Prisoner: Lev Kopelev
“They called me over to the Party commission. The vote had gone against me. I had been expelled from the Party for ‘gross political errors, for showing pity for the Germans, for bourgeois humanism, and for harmful statements on questions of current policy.’ My card as candidate member of the Party was taken from me.
Arrest and Interrogation
Arrests could happen anywhere, at any time and to anybody in Stalin’s Soviet Union. No Soviet citizen—no matter their power or position, no matter their "loyalty" to the state—could be certain that they were safe from arrest.
But most of the millions of imprisoned men, women, and children fell into four groups. First, the Gulag incarcerated those guilty of crimes (rape, murder, thievery, etc.) that would be punished in any society. Second, it held "political prisoners"—sometimes true prisoners of conscience, but as often, perfectly average people denounced by a personal rival, grabbed to fulfill arrest “quotas” established by the Stalinist leadership or arrested for something as innocuous as telling a joke about Stalin. Third, the Gulag seized members of certain social classes (like the so-called "kulaks" or "rich" peasants) and ethnic groups (such as Soviet Germans, Chechens, and Crimean Tatars) deemed dangerous by the Soviet state. Finally, the Gulag grabbed up the victims of arbitrary legal campaigns that meted out severe punishment for such “crimes” as leaving a job without permission or taking food from a field to feed a hungry family.
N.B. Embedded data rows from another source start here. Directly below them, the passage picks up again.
## src/source/mipsCore_config.svh

```systemverilog
`ifndef MIPSCORE_CONFIG_SVH
`define MIPSCORE_CONFIG_SVH

// datapath width, only 32 is supported
`define DATA_W      32
`define REG_ADDR_W  5
`define REG_NUM     32
`define REG_LINK    5'd31   // jal destination

// exception codes carried in the writeback record
`define EXC_NONE    2'd0
`define EXC_OVF     2'd1
`define EXC_RI      2'd2

`endif

```

## src/source/mipsIsaPkg.sv

```systemverilog
`default_nettype none

`include "mipsCore_config.svh"

package mipsIsaPkg;

    typedef enum logic [5:0] {
        OP_SPECIAL = 6'h00,
        OP_J       = 6'h02,
        OP_JAL     = 6'h03,
        OP_BEQ     = 6'h04,
        OP_BNE     = 6'h05,
        OP_BLEZ    = 6'h06,
        OP_BGTZ    = 6'h07,
        OP_ADDI    = 6'h08,
        OP_ADDIU   = 6'h09,
        OP_SLTI    = 6'h0A,
        OP_ANDI    = 6'h0C,
        OP_ORI     = 6'h0D,
        OP_XORI    = 6'h0E,
        OP_LUI     = 6'h0F
    } opcode_e;

    typedef enum logic [5:0] {
        FN_SLL  = 6'h00,
        FN_SRL  = 6'h02,
        FN_SRA  = 6'h03,
        FN_JR   = 6'h08,
        FN_ADD  = 6'h20,
        FN_ADDU = 6'h21,
        FN_SUB  = 6'h22,
        FN_SUBU = 6'h23,
        FN_AND  = 6'h24,
        FN_OR   = 6'h25,
        FN_XOR  = 6'h26,
        FN_NOR  = 6'h27,
        FN_SLT  = 6'h2A,
        FN_SLTU = 6'h2B
    } funct_e;

    typedef enum logic [3:0] {
        ALU_ADD, ALU_SUB, ALU_AND, ALU_OR, ALU_XOR, ALU_NOR,
        ALU_SLT, ALU_SLTU, ALU_SLL, ALU_SRL, ALU_SRA, ALU_PASSB
    } aluOp_e;

    typedef enum logic [2:0] {
        BR_NONE, BR_EQ, BR_NE, BR_LEZ, BR_GTZ, BR_JUMP, BR_JREG
    } brCond_e;

    typedef struct packed {
        opcode_e                op;
        logic [`REG_ADDR_W-1:0] rs;
        logic [`REG_ADDR_W-1:0] rt;
        logic [`REG_ADDR_W-1:0] rd;
        logic [4:0]             shamt;
        funct_e                 funct;
    } rType_s;

    typedef struct packed {
        opcode_e                op;
        logic [`REG_ADDR_W-1:0] rs;
        logic [`REG_ADDR_W-1:0] rt;
        logic [15:0]            imm16;
    } iType_s;

    // one instruction word, two views
    typedef union packed {
        rType_s r;
        iType_s i;
    } instWord_u;

endpackage

`default_nettype wire

```

## src/source/pipeStagePkg.sv

```systemverilog
`default_nettype none

`include "mipsCore_config.svh"

package pipeStagePkg;

    // decode -> execute
    typedef struct packed {
        logic [`DATA_W-1:0]     pc;
        logic [`DATA_W-1:0]     opA;      // forwarded rs
        logic [`DATA_W-1:0]     opB;      // rt or extended imm
        logic [`DATA_W-1:0]     rtVal;    // forwarded rt, for compares
        mipsIsaPkg::aluOp_e     aluOp;
        mipsIsaPkg::brCond_e    brCond;
        logic [4:0]             shamt;
        logic [25:0]            jIndex;
        logic [15:0]            imm16;
        logic [`REG_ADDR_W-1:0] dest;
        logic                   regWrite;
        logic                   link;     // write pc+8 instead of alu result
        logic                   ovfCheck;
        logic                   riFlag;
        logic                   valid;
    } decExec_s;

    // execute -> commit, also the writeback record
    typedef struct packed {
        logic                   valid;
        logic [`DATA_W-1:0]     pc;
        logic [`REG_ADDR_W-1:0] dest;
        logic                   regWrite;
        logic [`DATA_W-1:0]     data;
        logic [1:0]             exc;
    } wbRec_s;

endpackage

`default_nettype wire

```

## src/source/regFile.sv

```systemverilog
`timescale 1ns/1ps
`default_nettype none

`include "mipsCore_config.svh"

module regFile (
    input  wire logic                   clk,
    input  wire logic                   rst_i,
    input  wire pipeStagePkg::wbRec_s   wbRec_i,
    input  wire logic [`REG_ADDR_W-1:0] rsAddr_i,
    input  wire logic [`REG_ADDR_W-1:0] rtAddr_i,
    output logic [`DATA_W-1:0]          rsData_o,
    output logic [`DATA_W-1:0]          rtData_o
);
    logic [`DATA_W-1:0] regs [`REG_NUM];
    logic               wrEn;

    // commit only clean results
    assign wrEn = wbRec_i.valid && wbRec_i.regWrite && (wbRec_i.exc == `EXC_NONE);

    always_ff @(posedge clk) begin
        if (rst_i) begin
            for (int i = 0; i < `REG_NUM; i++) begin
                regs[i] <= '0;
            end
        end else if (wrEn) begin
            regs[wbRec_i.dest] <= wbRec_i.data;
        end
    end

    function automatic logic [`DATA_W-1:0] readReg(input logic [`REG_ADDR_W-1:0] addr);
        if (addr == '0) return '0;                                    // $zero
        if (wrEn && (wbRec_i.dest == addr)) return wbRec_i.data;      // write-through
        return regs[addr];
    endfunction

    always_comb begin
        rsData_o = readReg(rsAddr_i);
        rtData_o = readReg(rtAddr_i);
    end

    // decoder must never let a write target $zero
    noZeroWrite: assert property (@(posedge clk) disable iff (rst_i)
        wrEn |-> (wbRec_i.dest != '0))
        else $error("regFile: write committed to register 0");

endmodule

`default_nettype wire

```

## src/source/instDecoder.sv

```systemverilog
`timescale 1ns/1ps
`default_nettype none

`include "mipsCore_config.svh"

module instDecoder (
    input  wire logic                      clk,
    input  wire logic                      rst_i,
    input  wire logic                      instValid_i,
    input  wire logic [`DATA_W-1:0]        instPc_i,
    input  wire mipsIsaPkg::instWord_u     instWord_i,
    input  wire pipeStagePkg::wbRec_s      exFwd_i,
    input  wire pipeStagePkg::wbRec_s      wbFwd_i,
    input  wire logic [`DATA_W-1:0]        rsData_i,
    input  wire logic [`DATA_W-1:0]        rtData_i,
    output logic [`REG_ADDR_W-1:0]         rsAddr_o,
    output logic [`REG_ADDR_W-1:0]         rtAddr_o,
    output pipeStagePkg::decExec_s         decRec_o
);
    import mipsIsaPkg::*;
    import pipeStagePkg::*;

    localparam logic [1:0] IMM_SIGN  = 2'd0;
    localparam logic [1:0] IMM_ZERO  = 2'd1;
    localparam logic [1:0] IMM_UPPER = 2'd2;

    aluOp_e                 aluOp;
    brCond_e                brCond;
    logic [1:0]             immKind;
    logic                   useImm, regWrite, link, ovfCheck, riFlag;
    logic [`REG_ADDR_W-1:0] dest;
    logic [`DATA_W-1:0]     immExt, rsVal, rtVal;
    decExec_s               decNext;

    assign rsAddr_o = instWord_i.r.rs;
    assign rtAddr_o = instWord_i.r.rt;

    always_comb begin
        aluOp    = ALU_ADD;
        brCond   = BR_NONE;
        immKind  = IMM_SIGN;
        useImm   = 1'b0;
        regWrite = 1'b0;
        link     = 1'b0;
        ovfCheck = 1'b0;
        riFlag   = 1'b0;
        dest     = instWord_i.r.rd;
        case (instWord_i.r.op)
            OP_SPECIAL: begin
                regWrite = 1'b1;
                case (instWord_i.r.funct)
                    FN_SLL:  aluOp = ALU_SLL;
                    FN_SRL:  aluOp = ALU_SRL;
                    FN_SRA:  aluOp = ALU_SRA;
                    FN_ADD:  begin aluOp = ALU_ADD; ovfCheck = 1'b1; end
                    FN_ADDU: aluOp = ALU_ADD;
                    FN_SUB:  begin aluOp = ALU_SUB; ovfCheck = 1'b1; end
                    FN_SUBU: aluOp = ALU_SUB;
                    FN_AND:  aluOp = ALU_AND;
                    FN_OR:   aluOp = ALU_OR;
                    FN_XOR:  aluOp = ALU_XOR;
                    FN_NOR:  aluOp = ALU_NOR;
                    FN_SLT:  aluOp = ALU_SLT;
                    FN_SLTU: aluOp = ALU_SLTU;
                    FN_JR:   begin brCond = BR_JREG; regWrite = 1'b0; end
                    default: begin riFlag = 1'b1; regWrite = 1'b0; end
                endcase
            end
            OP_J:    brCond = BR_JUMP;
            OP_JAL:  begin brCond = BR_JUMP; link = 1'b1; regWrite = 1'b1; dest = `REG_LINK; end
            OP_BEQ:  brCond = BR_EQ;
            OP_BNE:  brCond = BR_NE;
            OP_BLEZ: brCond = BR_LEZ;
            OP_BGTZ: brCond = BR_GTZ;
            default: begin
                // immediate forms write rt
                useImm   = 1'b1;
                regWrite = 1'b1;
                dest     = instWord_i.i.rt;
                case (instWord_i.i.op)
                    OP_ADDI:  ovfCheck = 1'b1;
                    OP_ADDIU: aluOp = ALU_ADD;
                    OP_SLTI:  aluOp = ALU_SLT;
                    OP_ANDI:  begin aluOp = ALU_AND; immKind = IMM_ZERO; end
                    OP_ORI:   begin aluOp = ALU_OR;  immKind = IMM_ZERO; end
                    OP_XORI:  begin aluOp = ALU_XOR; immKind = IMM_ZERO; end
                    OP_LUI:   begin aluOp = ALU_PASSB; immKind = IMM_UPPER; end
                    default:  begin riFlag = 1'b1; regWrite = 1'b0; end
                endcase
            end
        endcase
    end

    always_comb begin
        case (immKind)
            IMM_ZERO:  immExt = {{(`DATA_W-16){1'b0}}, instWord_i.i.imm16};
            IMM_UPPER: immExt = {instWord_i.i.imm16, {(`DATA_W-16){1'b0}}};
            default:   immExt = {{(`DATA_W-16){instWord_i.i.imm16[15]}}, instWord_i.i.imm16};
        endcase
    end

    function automatic logic recHits(input wbRec_s rec, input logic [`REG_ADDR_W-1:0] addr);
        return rec.valid && rec.regWrite && (rec.exc == `EXC_NONE) && (rec.dest == addr);
    endfunction

    // execute first, then commit, then regfile
    assign rsVal = recHits(exFwd_i, rsAddr_o) ? exFwd_i.data :
                   recHits(wbFwd_i, rsAddr_o) ? wbFwd_i.data : rsData_i;
    assign rtVal = recHits(exFwd_i, rtAddr_o) ? exFwd_i.data :
                   recHits(wbFwd_i, rtAddr_o) ? wbFwd_i.data : rtData_i;

    always_comb begin
        decNext.pc       = instPc_i;
        decNext.opA      = rsVal;
        decNext.opB      = useImm ? immExt : rtVal;
        decNext.rtVal    = rtVal;
        decNext.aluOp    = aluOp;
        decNext.brCond   = brCond;
        decNext.shamt    = instWord_i.r.shamt;
        decNext.jIndex   = {instWord_i.i.rs, instWord_i.i.rt, instWord_i.i.imm16};
        decNext.imm16    = instWord_i.i.imm16;
        decNext.dest     = dest;
        decNext.regWrite = regWrite && (dest != '0);    // $zero writes dropped here
        decNext.link     = link;
        decNext.ovfCheck = ovfCheck;
        decNext.riFlag   = riFlag;
        decNext.valid    = instValid_i;
    end

    always_ff @(posedge clk) begin
        if (rst_i) begin
            decRec_o.valid <= 1'b0;
        end else begin
            decRec_o <= decNext;
        end
    end

endmodule

`default_nettype wire

```

## src/source/aluUnit.sv

```systemverilog
`timescale 1ns/1ps
`default_nettype none

`include "mipsCore_config.svh"

module aluUnit (
    input  wire pipeStagePkg::decExec_s decRec_i,
    output logic [`DATA_W-1:0]          aluResult_o,
    output logic                        overflow_o
);
    import mipsIsaPkg::*;

    localparam int MSB = `DATA_W - 1;

    logic [`DATA_W-1:0] opA, opB, sum, diff;
    logic               addOvf, subOvf;

    assign opA  = decRec_i.opA;
    assign opB  = decRec_i.opB;
    assign sum  = opA + opB;
    assign diff = opA - opB;

    // signed overflow from operand and result signs
    assign addOvf = (opA[MSB] == opB[MSB]) && (sum[MSB] != opA[MSB]);
    assign subOvf = (opA[MSB] != opB[MSB]) && (diff[MSB] != opA[MSB]);

    always_comb begin
        case (decRec_i.aluOp)
            ALU_ADD:   aluResult_o = sum;
            ALU_SUB:   aluResult_o = diff;
            ALU_AND:   aluResult_o = opA & opB;
            ALU_OR:    aluResult_o = opA | opB;
            ALU_XOR:   aluResult_o = opA ^ opB;
            ALU_NOR:   aluResult_o = ~(opA | opB);
            ALU_SLT:   aluResult_o = {{MSB{1'b0}}, $signed(opA) < $signed(opB)};
            ALU_SLTU:  aluResult_o = {{MSB{1'b0}}, opA < opB};
            ALU_SLL:   aluResult_o = opB << decRec_i.shamt;    // shifts act on rt
            ALU_SRL:   aluResult_o = opB >> decRec_i.shamt;
            ALU_SRA:   aluResult_o = $signed(opB) >>> decRec_i.shamt;
            ALU_PASSB: aluResult_o = opB;                      // lui
            default:   aluResult_o = '0;
        endcase
    end

    assign overflow_o = decRec_i.ovfCheck &&
                        ((decRec_i.aluOp == ALU_SUB) ? subOvf : addOvf);

endmodule

`default_nettype wire

```

## src/source/branchUnit.sv

```systemverilog
`timescale 1ns/1ps
`default_nettype none

`include "mipsCore_config.svh"

module branchUnit (
    input  wire pipeStagePkg::decExec_s decRec_i,
    output logic                        taken_o,
    output logic [`DATA_W-1:0]          target_o,
    output logic [`DATA_W-1:0]          linkData_o
);
    import mipsIsaPkg::*;

    localparam int MSB = `DATA_W - 1;

    logic [`DATA_W-1:0] rsVal, rtVal, pcPlus4, brOffset, brTarget, jTarget;
    logic               cond;

    assign rsVal    = decRec_i.opA;
    assign rtVal    = decRec_i.rtVal;
    assign pcPlus4  = decRec_i.pc + `DATA_W'd4;
    assign brOffset = {{(`DATA_W-18){decRec_i.imm16[15]}}, decRec_i.imm16, 2'b00};
    assign brTarget = pcPlus4 + brOffset;
    assign jTarget  = {pcPlus4[MSB -: 4], decRec_i.jIndex, 2'b00};   // same 256MB region

    always_comb begin
        case (decRec_i.brCond)
            BR_EQ:   cond = (rsVal == rtVal);
            BR_NE:   cond = (rsVal != rtVal);
            BR_LEZ:  cond = rsVal[MSB] || (rsVal == '0);
            BR_GTZ:  cond = !rsVal[MSB] && (rsVal != '0);
            BR_JUMP: cond = 1'b1;
            BR_JREG: cond = 1'b1;
            default: cond = 1'b0;
        endcase
    end

    assign taken_o    = decRec_i.valid && cond;
    assign target_o   = (decRec_i.brCond == BR_JUMP) ? jTarget :
                        (decRec_i.brCond == BR_JREG) ? rsVal : brTarget;
    assign linkData_o = decRec_i.pc + `DATA_W'd8;     // skips the delay slot

endmodule

`default_nettype wire

```

## src/source/commitStage.sv

```systemverilog
`timescale 1ns/1ps
`default_nettype none

`include "mipsCore_config.svh"

module commitStage (
    input  wire logic                   clk,
    input  wire logic                   rst_i,
    input  wire pipeStagePkg::decExec_s decRec_i,
    input  wire logic [`DATA_W-1:0]     aluResult_i,
    input  wire logic                   overflow_i,
    input  wire logic                   taken_i,
    input  wire logic [`DATA_W-1:0]     target_i,
    input  wire logic [`DATA_W-1:0]     linkData_i,
    output pipeStagePkg::wbRec_s        exFwd_o,
    output pipeStagePkg::wbRec_s        wbRec_o,
    output logic                        branchTaken_o,
    output logic [`DATA_W-1:0]          branchTarget_o
);
    always_comb begin
        exFwd_o.valid    = decRec_i.valid;
        exFwd_o.pc       = decRec_i.pc;
        exFwd_o.dest     = decRec_i.dest;
        exFwd_o.regWrite = decRec_i.regWrite;
        exFwd_o.data     = decRec_i.link ? linkData_i : aluResult_i;
        if (decRec_i.riFlag) begin
            exFwd_o.exc = `EXC_RI;
        end else if (overflow_i) begin
            exFwd_o.exc = `EXC_OVF;
        end else begin
            exFwd_o.exc = `EXC_NONE;
        end
    end

    // redirect leaves in the execute cycle
    assign branchTaken_o  = taken_i;
    assign branchTarget_o = target_i;

    always_ff @(posedge clk) begin
        if (rst_i) begin
            wbRec_o.valid <= 1'b0;
        end else begin
            wbRec_o <= exFwd_o;
        end
    end

    // a reserved instruction never reaches the alu with an overflow check
    riNotOvf: assert property (@(posedge clk) disable iff (rst_i)
        (decRec_i.valid && decRec_i.riFlag) |-> !overflow_i)
        else $error("commitStage: overflow raised for a reserved instruction");

endmodule

`default_nettype wire

```

## src/source/mipsLiteCore.sv

```systemverilog
`timescale 1ns/1ps
`default_nettype none

`include "mipsCore_config.svh"

module mipsLiteCore (
    input  wire logic                  clk,
    input  wire logic                  rst_i,
    input  wire logic                  instValid_i,
    input  wire logic [`DATA_W-1:0]    instPc_i,
    input  wire mipsIsaPkg::instWord_u instWord_i,
    output logic                       wbValid_o,
    output logic [`DATA_W-1:0]         wbPc_o,
    output logic                       wbRegWen_o,
    output logic [`REG_ADDR_W-1:0]     wbRegNum_o,
    output logic [`DATA_W-1:0]         wbData_o,
    output logic [1:0]                 wbExc_o,
    output logic                       branchTaken_o,
    output logic [`DATA_W-1:0]         branchTarget_o
);
    import pipeStagePkg::*;

    decExec_s               decRec;
    wbRec_s                 exFwd, wbRec;
    logic [`REG_ADDR_W-1:0] rsAddr, rtAddr;
    logic [`DATA_W-1:0]     rsData, rtData, aluResult, target, linkData;
    logic                   overflow, taken;

    regFile i_regFile (
        .clk(clk), .rst_i(rst_i), .wbRec_i(wbRec),
        .rsAddr_i(rsAddr), .rtAddr_i(rtAddr), .rsData_o(rsData), .rtData_o(rtData)
    );

    instDecoder i_instDecoder (
        .clk(clk), .rst_i(rst_i),
        .instValid_i(instValid_i), .instPc_i(instPc_i), .instWord_i(instWord_i),
        .exFwd_i(exFwd), .wbFwd_i(wbRec), .rsData_i(rsData), .rtData_i(rtData),
        .rsAddr_o(rsAddr), .rtAddr_o(rtAddr), .decRec_o(decRec)
    );

    aluUnit i_aluUnit (.decRec_i(decRec), .aluResult_o(aluResult), .overflow_o(overflow));

    branchUnit i_branchUnit (
        .decRec_i(decRec), .taken_o(taken), .target_o(target), .linkData_o(linkData)
    );

    commitStage i_commitStage (
        .clk(clk), .rst_i(rst_i), .decRec_i(decRec),
        .aluResult_i(aluResult), .overflow_i(overflow),
        .taken_i(taken), .target_i(target), .linkData_i(linkData),
        .exFwd_o(exFwd), .wbRec_o(wbRec),
        .branchTaken_o(branchTaken_o), .branchTarget_o(branchTarget_o)
    );

    // debug-style writeback view of the commit record
    assign wbValid_o  = wbRec.valid;
    assign wbPc_o     = wbRec.pc;
    assign wbRegWen_o = wbRec.valid && wbRec.regWrite && (wbRec.exc == `EXC_NONE);
    assign wbRegNum_o = wbRec.dest;
    assign wbData_o   = wbRec.data;
    assign wbExc_o    = wbRec.exc;

endmodule

`default_nettype wire

```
Whether arriving at Moscow’s infamous Lubyanka or at some regional prison, the newly arrested entered a basement labyrinth of crowded cells. The mass of suffering humanity inside immediately evaluated the toughness and worth of newcomers, usually forcing them to sit next to the "parasha"—the cell’s waste bucket. Torture and marathon interrogations offered the only respite from the cell, and even the strongest prisoner often broke and confessed to any made-up crime.